Ontario’s opioid strategy, even with its new abstinence-based model for treatment, is outdated and does not serve the current needs of the people, the auditor general found in her annual report released Tuesday.
Shelley Spence said the province needs to develop a new comprehensive strategy to deal with the opioid crisis as the current one has not been updated since 2016.
More than 2,600 Ontarians died last year due to overdoses, the vast majority due to opioid toxicity.
“We concluded that the ministry does not have effective processes in place to meet the challenging and changing nature of the opioid crisis in Ontario,” Spence wrote.
Premier Doug Ford’s Progressive Conservative government has taken a hard line on drug-consumption sites, passing legislation that prohibits and closes any sites within 200 metres of a school or daycare, and effectively prohibits any new sites from opening.
In their place, the government is launching 19 new “homelessness and addiction recovery treatment hubs,” plus 375 highly supportive housing units at a planned cost of $378 million.
Health workers, advocates and users of the sites have warned of a spike in deaths when the sites close by March 31, 2025.

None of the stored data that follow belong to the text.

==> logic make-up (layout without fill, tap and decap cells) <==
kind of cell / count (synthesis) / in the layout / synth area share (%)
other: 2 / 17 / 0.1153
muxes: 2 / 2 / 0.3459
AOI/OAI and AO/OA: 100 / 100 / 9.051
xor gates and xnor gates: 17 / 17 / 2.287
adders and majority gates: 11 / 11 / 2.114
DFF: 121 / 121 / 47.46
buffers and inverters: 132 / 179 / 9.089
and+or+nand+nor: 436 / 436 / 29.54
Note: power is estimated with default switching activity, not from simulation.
<file path="src/rtl/psk_mapper_pkg.sv">
// psk_mapper_pkg
//   Shared definitions for the PSK bit mappers: mode encodings, default
//   DAC amplitudes, FSM state type and the symbols-per-word helper.
package psk_mapper_pkg;

  localparam logic MODE_QPSK = 1'b0;
  localparam logic MODE_BPSK = 1'b1;

  // +/-80% of DAC full scale in 16-bit two's complement
  localparam logic [15:0] AMP_POS_DEF = 16'h6665;
  localparam logic [15:0] AMP_NEG_DEF = 16'h999B;

  typedef enum logic {
    ST_EMPTY = 1'b0,
    ST_BUSY  = 1'b1
  } state_t;

  // Number of symbols one packed word produces in the given mode.
  function automatic int sym_per_word(input logic mode, input int in_w);
    return (mode == MODE_BPSK) ? in_w : in_w / 2;
  endfunction

endpackage

</file>
<file path="src/rtl/psk_symbol_lut.sv">
// psk_symbol_lut
//   Combinational bit-to-constellation mapping for BPSK/QPSK.
//   Ports:
//     i_bit_i  in   bit for the I branch
//     i_bit_q  in   bit for the Q branch (ignored in BPSK)
//     i_mode   in   MODE_QPSK / MODE_BPSK
//     o_iq     out  {I, Q} samples, SAMP_W bits each
module psk_symbol_lut
  import psk_mapper_pkg::*;
#(
  parameter int                SAMP_W  = 16,
  parameter logic [SAMP_W-1:0] AMP_POS = AMP_POS_DEF,
  parameter logic [SAMP_W-1:0] AMP_NEG = AMP_NEG_DEF
) (
  input  logic                i_bit_i,
  input  logic                i_bit_q,
  input  logic                i_mode,
  output logic [2*SAMP_W-1:0] o_iq
);

  logic [SAMP_W-1:0] w_i;
  logic [SAMP_W-1:0] w_q;

  always_comb begin
    w_i = i_bit_i ? AMP_POS : AMP_NEG;
    w_q = '0;
    if (i_mode == MODE_QPSK) begin
      w_q = i_bit_q ? AMP_POS : AMP_NEG;
    end
  end

  assign o_iq = {w_i, w_q};

endmodule

</file>
<file path="src/rtl/psk_bit_mapper.sv">
// psk_bit_mapper
//   Serialises packed IN_W-bit words MSB-first into BPSK/QPSK I/Q sample
//   pairs, one symbol per clock, with zero bubble between words.
//   Optional macro PSK_DIFF_ENC_EN adds per-branch differential encoding.
//   Ports:
//     clk, reset (async, active-low)
//     mode                         0 = QPSK, 1 = BPSK, sampled on accept
//     in_tdata/in_tlast/in_tvalid/in_tready    input word stream
//     out_tdata/out_tlast/out_tvalid/out_tready {I,Q} symbol stream
//     idle                         no word held
//
//   state    | meaning
//   ST_EMPTY | no word held, ready for a new one
//   ST_BUSY  | presenting symbols of the held word
module psk_bit_mapper
  import psk_mapper_pkg::*;
#(
  parameter int                IN_W    = 32,
  parameter int                SAMP_W  = 16,
  parameter logic [SAMP_W-1:0] AMP_POS = AMP_POS_DEF,
  parameter logic [SAMP_W-1:0] AMP_NEG = AMP_NEG_DEF
) (
  input  logic                clk,
  input  logic                reset,
  input  logic                mode,
  input  logic [IN_W-1:0]     in_tdata,
  input  logic                in_tlast,
  input  logic                in_tvalid,
  output logic                in_tready,
  output logic [2*SAMP_W-1:0] out_tdata,
  output logic                out_tlast,
  output logic                out_tvalid,
  input  logic                out_tready,
  output logic                idle
);

  localparam int REM_W = $clog2(IN_W) + 1;

  state_t             r_state;
  state_t             w_state_nxt;
  logic [IN_W-1:0]    r_sreg;
  logic [REM_W-1:0]   r_rem;
  logic               r_mode;
  logic               r_last;

  logic               w_busy;
  logic               w_rem_one;
  logic               w_accept;
  logic               w_advance;
  logic               w_bit_i;
  logic               w_bit_q;
  logic [2*SAMP_W-1:0] w_iq;

  assign w_busy    = (r_state == ST_BUSY);
  assign w_rem_one = (r_rem == REM_W'(1));
  // Ready on the last symbol lets the next word load in the same edge
  assign in_tready = !w_busy || (out_tready && w_rem_one);
  assign w_accept  = in_tvalid && in_tready;
  assign w_advance = w_busy && out_tready;

  always_ff @(posedge clk or negedge reset) begin
    if (!reset) begin
      r_state <= ST_EMPTY;
    end else begin
      r_state <= w_state_nxt;
    end
  end

  always_comb begin
    w_state_nxt = r_state;
    if (w_accept) begin
      w_state_nxt = ST_BUSY;
    end else if (w_advance && w_rem_one) begin
      w_state_nxt = ST_EMPTY;
    end
  end

  always_ff @(posedge clk or negedge reset) begin
    if (!reset) begin
      r_sreg <= '0;
      r_rem  <= '0;
      r_mode <= MODE_QPSK;
      r_last <= 1'b0;
    end else if (w_accept) begin
      r_sreg <= in_tdata;
      r_rem  <= REM_W'(sym_per_word(mode, IN_W));
      r_mode <= mode;
      r_last <= in_tlast;
    end else if (w_advance) begin
      r_sreg <= (r_mode == MODE_BPSK) ? (r_sreg << 1) : (r_sreg << 2);
      r_rem  <= r_rem - REM_W'(1);
    end
  end

`ifdef PSK_DIFF_ENC_EN
  logic r_d_i;
  logic r_d_q;

  assign w_bit_i = r_sreg[IN_W-1] ^ r_d_i;
  assign w_bit_q = r_sreg[IN_W-2] ^ r_d_q;

  // Encoder history follows consumed symbols and restarts per packet
  always_ff @(posedge clk or negedge reset) begin
    if (!reset) begin
      r_d_i <= 1'b0;
      r_d_q <= 1'b0;
    end else if (w_advance) begin
      if (out_tlast) begin
        r_d_i <= 1'b0;
        r_d_q <= 1'b0;
      end else begin
        r_d_i <= w_bit_i;
        if (r_mode == MODE_QPSK) begin
          r_d_q <= w_bit_q;
        end
      end
    end
  end
`else
  assign w_bit_i = r_sreg[IN_W-1];
  assign w_bit_q = r_sreg[IN_W-2];
`endif

  psk_symbol_lut #(
    .SAMP_W (SAMP_W),
    .AMP_POS(AMP_POS),
    .AMP_NEG(AMP_NEG)
  ) u_lut (
    .i_bit_i(w_bit_i),
    .i_bit_q(w_bit_q),
    .i_mode (r_mode),
    .o_iq   (w_iq)
  );

  assign out_tvalid = w_busy;
  assign out_tdata  = w_busy ? w_iq : '0;
  assign out_tlast  = r_last && w_rem_one && w_busy;
  assign idle       = !w_busy;

endmodule
</file>
<file path="config.mk">
export PLATFORM = sky130hd
export DESIGN_NAME = psk_bit_mapper
export DESIGN_NICKNAME = d
export VERILOG_FILES = /design/src/rtl/psk_mapper_pkg.sv /design/src/rtl/psk_symbol_lut.sv /design/src/rtl/psk_bit_mapper.sv
export SDC_FILE = /design/constraint.sdc
export NUM_CORES = 1
export LEC_CHECK = 0
export CORE_UTILIZATION = 43
export CTS_BUF_LIST = sky130_fd_sc_hd__clkbuf_8 sky130_fd_sc_hd__clkbuf_16
export DETAILED_ROUTE_END_ITERATION = 8
export GPL_ROUTABILITY_DRIVEN = 0
export PLACE_DENSITY = 0.84
export SLEW_MARGIN = 30
export SYNTH_ARGS = -nofsm -noshare
export SYNTH_HDL_FRONTEND = slang
export SYNTH_SLANG_ARGS = --single-unit
</file>
<file path="constraint.sdc">
create_clock -name clk -period 1.7 [get_ports clk]
set_input_delay 0.255 -clock clk [delete_from_list [all_inputs] [get_ports clk]]
set_output_delay 0.255 -clock clk [all_outputs]
set_load 0.02 [all_outputs]
</file>
Word-level counts from Yosys, hierarchy flattened
Index checks and enable logic that the tools add are counted.
{"block": "totals", "regBits": 41, "latch_bits": 0, "mem_bits_rw": 0, "romBits": 0, "input_bits": 38, "out_inout_bits": 36, "word_cells": 29, "mem_count": 0}
{"block": "classes", "add_sub_neg": 1, "mul": 0, "div": 0, "n_lt_le_gt_ge": 0, "eq_ne": 1, "shift": 0, "muxes": 12, "bitwise": 0, "n_reduce_logical": 10}
{"operator": "2-to-1 mux 32 bit", "count": 4}
{"operator": "2-to-1 mux 16 bit", "count": 3}
{"operator": "2-to-1 mux 6 bit", "count": 3}
{"operator": "equality test 6 x 1 -> 1 bit, second input constant", "count": 1}
{"operator": "logical AND 1 bit", "count": 6}
{"operator": "subtractor 6 x 1 -> 6 bit, second input constant", "count": 1}
{"operator": "nonzero test 2 bit", "count": 2}
{"operator": "2-to-1 mux 1 bit", "count": 2}
{"operator": "logical NOT 1 bit", "count": 1}
{"operator": "logical OR 1 bit", "count": 1}

Logic depth before layout (Yosys ltp)
{"block": "depth", "ltp_word": 5, "depth_mapped": 7, "depth_no_buf": 6}

Modules after synthesis
Synthesis repeated with hierarchy kept, for this count alone.
{"block": "unflattened", "cells_unflattened": 322, "hier_area_um2": 2656.3}
{"mod": "psk_bit_mapper", "instances": 1, "cells_each": 289, "area_per_inst_um2": 2424.8}
{"mod": "psk_symbol_lut", "instances": 1, "cells_each": 33, "area_per_inst_um2": 231.5}

Worst setup path before layout
OpenSTA, ideal clock, no wires.
{"block": "synth_timing", "kind": "register -> output", "from": "register r_state, in the netlist out_tvalid", "to": "output out_tdata[11]", "t_arrival_ps": 2004, "slack_ps": -559, "path_stages_with_launch": 5, "path_cell_list": "dfrtp_1 > buf_2 > inv_1 > nor3_1 > buf_4"}
{"block": "synth_via", "elab_chain_cells": 1}
{"element": "from (decl)", "line_no": "psk_bit_mapper.sv:39", "text": "state_t r_state;"}
{"element": "from (signal assigned)", "line_no": "psk_bit_mapper.sv:65", "text": "r_state <= w_state_nxt;"}
{"element": "2-to-1 mux 32 bit", "line_no": "psk_bit_mapper.sv:136", "text": "assign out_tdata = w_busy ? w_iq : '0;"}
{"element": "to (decl)", "line_no": "psk_bit_mapper.sv:30", "text": "output logic [2*SAMP_W-1:0] out_tdata,"}
Every way passes these cells.

Worst setup path after layout
{"block": "layout_timing", "from": "register r_rem[2]", "to": "register r_last"}
{"block": "layout_via", "elab_chain_cells": 4}
{"element": "from (decl)", "line_no": "psk_bit_mapper.sv:42", "text": "logic [REM_W-1:0] r_rem;"}
{"element": "from (signal assigned)", "line_no": "psk_bit_mapper.sv:86", "text": "r_rem <= REM_W'(sym_per_word(mode, IN_W));"}
{"element": "from (signal assigned)", "line_no": "psk_bit_mapper.sv:91", "text": "r_rem <= r_rem - REM_W'(1);"}
{"element": "equality test 6 x 1 -> 1 bit", "line_no": "psk_bit_mapper.sv:55", "text": "assign w_rem_one = (r_rem == REM_W'(1));"}
{"element": "logical AND 1 bit", "line_no": "psk_bit_mapper.sv:57", "text": "assign in_tready = !w_busy || (out_tready && w_rem_one);"}
{"element": "logical OR 1 bit", "line_no": "psk_bit_mapper.sv:57"}
{"element": "logical AND 1 bit", "line_no": "psk_bit_mapper.sv:58", "text": "assign w_accept = in_tvalid && in_tready;"}
{"element": "to (signal assigned)", "line_no": "psk_bit_mapper.sv:88", "text": "r_last <= in_tlast;"}
{"element": "to (decl)", "line_no": "psk_bit_mapper.sv:44", "text": "logic r_last;"}
Every way passes these cells.
A chain may end at the register's enable or synchronous reset.

==> flow_metrics.env <==
export IMPL_drt_pass1_iter_count=6
export IMPL_r2r_start="r_rem[2]"
export IMPL_ios=74
export IMPL_clk_pin_slew_ns=0.09
export IMPL_initial_core_util_pct=44.4
export IMPL_yosysWarnings=0
export IMPL_finalWorstSetupSlack_ns=-0.144
export IMPL_via_count=2236
export IMPL_dieArea_mm2=0.00599
export IMPL_synth_compound_area_share_pct=15.6
export IMPL_slew_headroom_pct=66.0
export IMPL_nNetsFinal=397
export IMPL_grt_max_degree=34
export IMPL_fillers=441
export IMPL_p_leak_nw=1.72
export IMPL_place_area_mm2=0.00319
export IMPL_tightest_slew_ns=0.510
export IMPL_drv_slew=0
export IMPL_crit_required_ns=1.88
export IMPL_clk_latency_ns=0.30
export IMPL_syn_area_mm2=0.00244
export IMPL_critPathCaptureType="flip-flop"
export IMPL_whs_ns=0.400
export IMPL_status="finished with violations"
export IMPL_synthesis_nets=326
export IMPL_violations="negative setup slack"
export IMPL_power_mw=5.22
export IMPL_n_antenna_cell=0
export IMPL_synthSimpleGateAreaFrac_pct=14.1
export IMPL_layout_drive_gt1_share_pct=35.2
export IMPL_route_detailed_drc=0
export IMPL_dp_hpwl_um=3620
export IMPL_highest_layer="met4"
export IMPL_area_growth_pct=51.3
export IMPL_cts_num_sinks=41
export IMPL_drt_total_wl_um=6040
export IMPL_via_per_inst=5.20
export IMPL_synth_seq_cells=41
export IMPL_avgSynthCellArea_um2=8.54
export IMPL_ys_types=28
export IMPL_synth_yosys_seq_area_share_pct=42.0
export IMPL_synth_xor_area_share_pct=1.79
export IMPL_dr_wl_met3_um=307
export IMPL_synthCells=286
export IMPL_die_w_um=77.4
export IMPL_wl_met1_um=2420
export IMPL_critPathKind="flip-flop to flip-flop"
export IMPL_layout_common_cells="dfrtp_1, clkdlybuf4s50_1, nor2_1, a21oi_1, mux2i_1"
export IMPL_reg2regPathDepth=5
export IMPL_numCtsBuffers=5
export IMPL_ctsHtreeMaxLevel=2
export IMPL_dp_slack_ns=-0.281
export IMPL_peakVddDrop_v=0.000995
export IMPL_worst_hold_path_type="input port to async pin"
export IMPL_fin_crit_ns=1.84
export IMPL_p_per_area_mw_per_mm2=1410
export IMPL_setup_viol_count_final=40
export IMPL_antenna_left=0
export IMPL_cts_tree="yes"
export IMPL_critPathMaxFanout=5
export IMPL_core_area_mm2=0.00551
export IMPL_wire_per_inst_um=14.0
export IMPL_fmax_mhz=542
export IMPL_overflow=0
export IMPL_hold_violations=0
export IMPL_post_route_util_pct=67.1
export IMPL_finalInstanceArea_mm2=0.00370
export IMPL_antenna_found_initial=0
export IMPL_period_share_pct=108
export IMPL_arrival_ns=2.03
export IMPL_cp_common_cell="buf_6"
export IMPL_grt_usage_pct=20.2
export IMPL_synth_top_family_by_area="compound AO/OA/AOI/OAI gates"
export IMPL_start_kind="flip-flop"
export IMPL_rsz0062_at_grt="yes"
export IMPL_cp_cell_sequence="or3_4 > buf_6 > o32ai_4 > buf_6 > mux2_4"
export IMPL_wl_met2_um=3210
export IMPL_cpPeakStageDelay_ns=0.43
export IMPL_fp_dieH_um=77.4
export IMPL_layout_commonest_cell="dfrtp_1"
export IMPL_synth_mux_area_share_pct=12.8
export IMPL_drv_cap=0
export IMPL_yosys_area_share_adder_pct=1.02
export IMPL_port_buffers=73
export IMPL_cts_max_path_buffers=2
export IMPL_grt_first_pass_wirelength_um=9450
export IMPL_rr_endpoint="r_last"
export IMPL_rows=27
export IMPL_r2r_slack_ns=-0.14
export IMPL_drt_iter0_drc=85
export IMPL_skew_ns=0.00960
export IMPL_cts_root_buf="clkbuf_8"
export IMPL_cp_slowest_cell="or3_4"
export IMPL_grt_pass1_vias=2018
==> worst max-delay path by stage <==
stage,from,end,depth (start not counted)
after global routing,r_rem[2],r_sreg[2],8
final,r_rem[2],r_last,5
after global placement,out_tready,in_tready,4
after detailed placement,r_rem[2],in_tready,3
after CTS,r_rem[3],r_last,5
after floorplan,out_tvalid,out_tdata[11],4
==> where the power goes <==
part           internal (mW)  leakage [nW]  switching (mW)
logic                   1.37          1.14            1.58
registers               1.34         0.540           0.305
clock network          0.283        0.0439           0.346
==> per-stage QoR <==
stage / std cells / TNS [ns]
floorplan: 286 / -0.142
global placement: 406 / -3.96
detailed placement: 406 / -6.96
CTS: 427 / -4.41
global route: 430 / -5.91
finish: 430 / -3.49
==> synthesized netlist by cell type <==
cell type,number,area share (%)
and3_1,1,0.26
inv_1,6,0.92
o32ai_4,1,1.1
nand3_1,1,0.20
o31ai_1,1,0.31
a21oi_1,32,6.6
clkbuf_1,6,0.92
o21ai_0,30,6.1
nor3_1,3,0.61
buf_2,9,1.8
nor2_1,36,5.5
ha_1,2,1.0
a311oi_1,1,0.36
dfrtp_1,41,42
o21a_1,1,0.31
nor4_1,2,0.51
nand2b_1,1,0.26
and2_1,1,0.26
mux2i_1,30,12
xor2_1,2,0.72
xnor2_1,3,1.1
mux2_2,1,0.46
clkbuf_2,2,0.41
or3_4,1,0.46
buf_1,2,0.31
nand2_1,39,6.0
buf_4,27,8.3
o21ai_1,4,0.82
==> flip-flops by register name, summed over array words and instances, names as in the netlist <==
signal      count
r_rem           6
r_sreg         32
r_last          1
out_tvalid      1
r_mode          1
==> worst max-delay path: cells and delay by family (launching register included) <==
family	cells	cell delay, ns
flops	1	0.41
simple gates	1	0.43
compound gates	1	0.24
mux	1	0.31
buf+inv	2	0.35
==> cell type report <==
class	count	area, um^2	share of cell area (%)
clock buffer	5	68.8	1.86
clock inverter	3	17.5	0.474
inverter	6	22.5	0.609
multi-input combinational	193	1390	37.5
sequential	41	1030	27.8
tap	72	90.1	2.44
timing repair buffer	110	1080	29.3
==> layer usage <==
layer	vias up	global-route usage, %
li1	1080	-
met1	1061	24.4
met2	84	35.5
met3	11	4.59
met4	0	6.79
met5	-	0
==> repair_timing <==
item,4_1_cts,5_1_grt
resized for setup,90,100
pin swaps,2,33
setup buffers,6,5
cloned,6,1
hold buffers,1,0
hold endpoints to repair,16,0
setup endpoints to repair,76,57
==> cell families after synthesis <==
kind of cell | count (synthesis)
AO/OA/AOI/OAI | 70
XOR/XNOR | 5
adder cells (fa/ha/maj) | 2
buffers and inverters | 52
flip-flops | 41
multiplexers | 31
AND/OR/NAND/NOR | 85
Note: power is estimated with default switching activity, not from simulation.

Multiple branches of ministries are responsible for managing different parts of the opioid crisis with no one entity taking the lead, the auditor found. There are no goals or targets to meet and the province has poor data tracking on the issue, Spence said.
Only 10 of 24 performance indicators were tracked by the province. The remainder were either not tracked at all or monitored inconsistently.
Spence found a lack of data on the number and rate of hospitalizations for opioid overdoses and the percentage of people prescribed opioids who then develop an addiction, among other oversights.
The auditor general also took aim at the province’s homelessness hub model that Health Minister Sylvia Jones announced in August.
The ministry did not provide a thorough, evidence-based business case for the new hub model and did not provide proper impact analysis or do proper consultations with all affected people, Spence found.
“The ministry has not developed plans to mitigate the risks prior to making the decision, which include the number of impacted individuals, the increased overdoses and risk of death, and the financial and operational burden on emergency departments,” Spence said.
The ministry has accepted all seven of the auditor general’s recommendations, including the need to develop a new opioid strategy.